The author of a new study on males born with a deformity of the penis known as cloacal exstrophy suggested on Wednesday that the children should be brought up as boys, not girls as doctors have recommended in the past.


Many children with the condition had surgery to make them look like girls, and parents were told by doctors to treat them like girls and never reveal that, genetically, they were male.



Study author, John Gearhart of Johns Hopkins Medical Institutions in Baltimore, called for a re-examination of those recommendations, saying: “We suggest (doctors) strongly consider counseling families to raise the children as males, and recommend penile reconstruction at a later age.”



Children with cloacal exstrophy may be born with little or no penis. The condition appears in one out of every 400,000 births.



The study, published in the New England Journal of Medicine, followed 16 cases and found that most of the children began behaving like boys no matter how they were raised. Of the 14 raised as girls, many resisted being dressed like girls after age 4.



Four of the 14 declared themselves male between the ages of 7 and 12, before they learned they were born male. In three of the four cases, study co-author William Rainer told Reuters, the attitude shift took place within hours, sometimes minutes.



One child whose first and middle name had a male variant immediately began using the male version of his name, said Rainer of Johns Hopkins and the University of Oklahoma.



Four other children began thinking of themselves as males after being told they were genetically male, at ages ranging from 5 to 18.



“They said, ‘When mom and dad said I was a boy, it all made sense. Then I realized it was true. Then it just happened,”‘ Rainer recalled. “Children transition extraordinarily rapidly.”



Friends also seemed to have little trouble adapting to the shift because, in many cases, they already recognized that the child acted like a boy, said Rainer, a child psychiatrist and urologist. However, parents had a harder time, he said.

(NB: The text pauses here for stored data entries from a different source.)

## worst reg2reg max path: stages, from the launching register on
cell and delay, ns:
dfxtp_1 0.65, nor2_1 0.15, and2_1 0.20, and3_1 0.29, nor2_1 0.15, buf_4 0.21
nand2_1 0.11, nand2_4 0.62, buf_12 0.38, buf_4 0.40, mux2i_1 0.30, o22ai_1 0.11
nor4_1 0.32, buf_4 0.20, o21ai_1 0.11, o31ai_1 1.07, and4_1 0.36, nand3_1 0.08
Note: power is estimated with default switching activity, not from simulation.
File: config.mk
export PLATFORM = sky130hd
export DESIGN_NAME = bus_arbiter
export DESIGN_NICKNAME = d
export VERILOG_FILES = /design/src/bus_pkg.sv /design/src/bus_arbiter.sv
export SDC_FILE = /design/constraint.sdc
export NUM_CORES = 1
export LEC_CHECK = 0
export ABC_AREA = 0
export BUFFER_PORTS_ARGS = -buffer_cell sky130_fd_sc_hd__buf_2
export CAP_MARGIN = 20
export CELL_PAD_IN_SITES_DETAIL_PLACEMENT = 0
export CELL_PAD_IN_SITES_GLOBAL_PLACEMENT = 1
export CORE_MARGIN = 4
export CORE_UTILIZATION = 31
export CTS_CLUSTER_DIAMETER = 50
export DETAILED_ROUTE_END_ITERATION = 7
export GPL_ROUTABILITY_DRIVEN = 1
export MAX_ROUTING_LAYER = met4
export PLACE_DENSITY = 0.95
export SETUP_SLACK_MARGIN = 0.1
export SLEW_MARGIN = 20
export SYNTH_ARGS = -nofsm -noshare
export SYNTH_HDL_FRONTEND = slang
export SYNTH_SLANG_ARGS = --single-unit
File: constraint.sdc
create_clock -name clock -period 5.8 [get_ports clock]
set_clock_uncertainty 0.05 [all_clocks]
set_input_delay 0.29 -clock clock [delete_from_list [all_inputs] [get_ports clock]]
set_output_delay 0.29 -clock clock [all_outputs]
set_load 0.005 [all_outputs]
File: src/bus_pkg.sv
package bus_pkg;

  // bus widths
  localparam int ADDR_W     = 32;
  localparam int DATA_W     = 32;
  localparam int BE_W       = DATA_W / 8;
  localparam int VGA_DATA_W = 24;

  // chip select codes
  typedef enum logic [7:0] {
    CS_NONE = 8'h00,
    CS_RAM  = 8'h03,
    CS_IO   = 8'h04
  } chipsel_t;

  // top address nibble of each region
  localparam logic [3:0] REGION_BOOT = 4'h0;
  localparam logic [3:0] REGION_RAM  = 4'h3;
  localparam logic [3:0] REGION_IO   = 4'h4;

  // scratch ram word index is address bits 11:2
  localparam int RAM_WORDS = 1024;
  localparam int RAM_AW    = $clog2(RAM_WORDS);

  // i/o block
  localparam logic [DATA_W-1:0] IO_ID = 32'hb0e5_0a01;
  localparam int IO_LED_W = 18;
  localparam int SW_W     = 16;

  // i/o register word index
  localparam logic [1:0] IO_REG_LED = 2'd0;
  localparam logic [1:0] IO_REG_SW  = 2'd1;
  localparam logic [1:0] IO_REG_ID  = 2'd2;

endpackage : bus_pkg

File: src/bus_arbiter.sv
module bus_arbiter import bus_pkg::*; (
  input  logic                  clock,
  input  logic                  rst_n,
  input  logic [ADDR_W-1:0]     cpu_address,
  input  logic                  cpu_read,
  input  logic                  cpu_write,
  input  logic [DATA_W-1:0]     cpu_writedata,
  input  logic [BE_W-1:0]       cpu_be,
  input  logic [ADDR_W-1:0]     vga_address,
  input  logic                  vga_read,
  input  logic [DATA_W-1:0]     bm_readdata,
  output logic [DATA_W-1:0]     cpu_readdata,
  output logic                  cpu_wait,
  output logic [VGA_DATA_W-1:0] vga_readdata,
  output logic                  vga_wait,
  output logic [ADDR_W-1:0]     bm_address,
  output logic                  bm_read,
  output logic                  bm_write,
  output logic [DATA_W-1:0]     bm_writedata,
  output logic [BE_W-1:0]       bm_be
);

  typedef enum logic [1:0] {
    ST_IDLE,
    ST_STROBE,
    ST_RESPOND
  } arb_state_t;

  arb_state_t state;
  logic       owner_vga;
  logic       cpu_req;
  logic       respond;

  assign cpu_req = cpu_read | cpu_write;
  assign respond = (state == ST_RESPOND);

  // display fetch wins a tie
  always_ff @(posedge clock) begin
    if (!rst_n) begin
      state     <= ST_IDLE;
      owner_vga <= 1'b0;
      bm_read   <= 1'b0;
      bm_write  <= 1'b0;
    end else begin
      case (state)
        ST_IDLE: begin
          if (vga_read) begin
            state     <= ST_STROBE;
            owner_vga <= 1'b1;
            bm_read   <= 1'b1;
          end else if (cpu_req) begin
            state     <= ST_STROBE;
            owner_vga <= 1'b0;
            bm_read   <= cpu_read;
            bm_write  <= cpu_write & ~cpu_read;
          end
        end
        ST_STROBE: begin
          state    <= ST_RESPOND;
          bm_read  <= 1'b0;
          bm_write <= 1'b0;
        end
        default: state <= ST_IDLE;
      endcase
    end
  end

  // address and data held from acceptance until the next one
  always_ff @(posedge clock) begin
    if (state == ST_IDLE) begin
      if (vga_read) begin
        bm_address   <= vga_address;
        bm_writedata <= '0;
        bm_be        <= '1;
      end else if (cpu_req) begin
        bm_address   <= cpu_address;
        bm_writedata <= cpu_writedata;
        bm_be        <= cpu_be;
      end
    end
  end

  assign cpu_wait = cpu_req & ~(respond & ~owner_vga);
  assign vga_wait = vga_read & ~(respond & owner_vga);

  assign cpu_readdata = (respond && !owner_vga) ? bm_readdata : '0;
  assign vga_readdata = (respond && owner_vga) ? bm_readdata[VGA_DATA_W-1:0] : '0;

  a_strobe_excl: assert property (@(posedge clock) disable iff (!rst_n)
    !(bm_read && bm_write));

  a_strobe_single: assert property (@(posedge clock) disable iff (!rst_n)
    (bm_read || bm_write) |=> !(bm_read || bm_write));

endmodule : bus_arbiter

In two of the four children who spontaneously declared themselves to be boys, their parents rejected their declarations.



The remaining six children either regarded themselves as female or, in one case, would not discuss gender issues.



Rainer said the decision by doctors to remove the testicles at birth and perform reconstructive surgery to make the child appear female was based on the belief that children are sexually and psychologically neutral at birth, and that gender is based on what the genitals look like and how they are raised.



“Those are enormous assumptions,” he said, noting that newer research suggests hormones released before birth have a major influence on subsequent sexuality.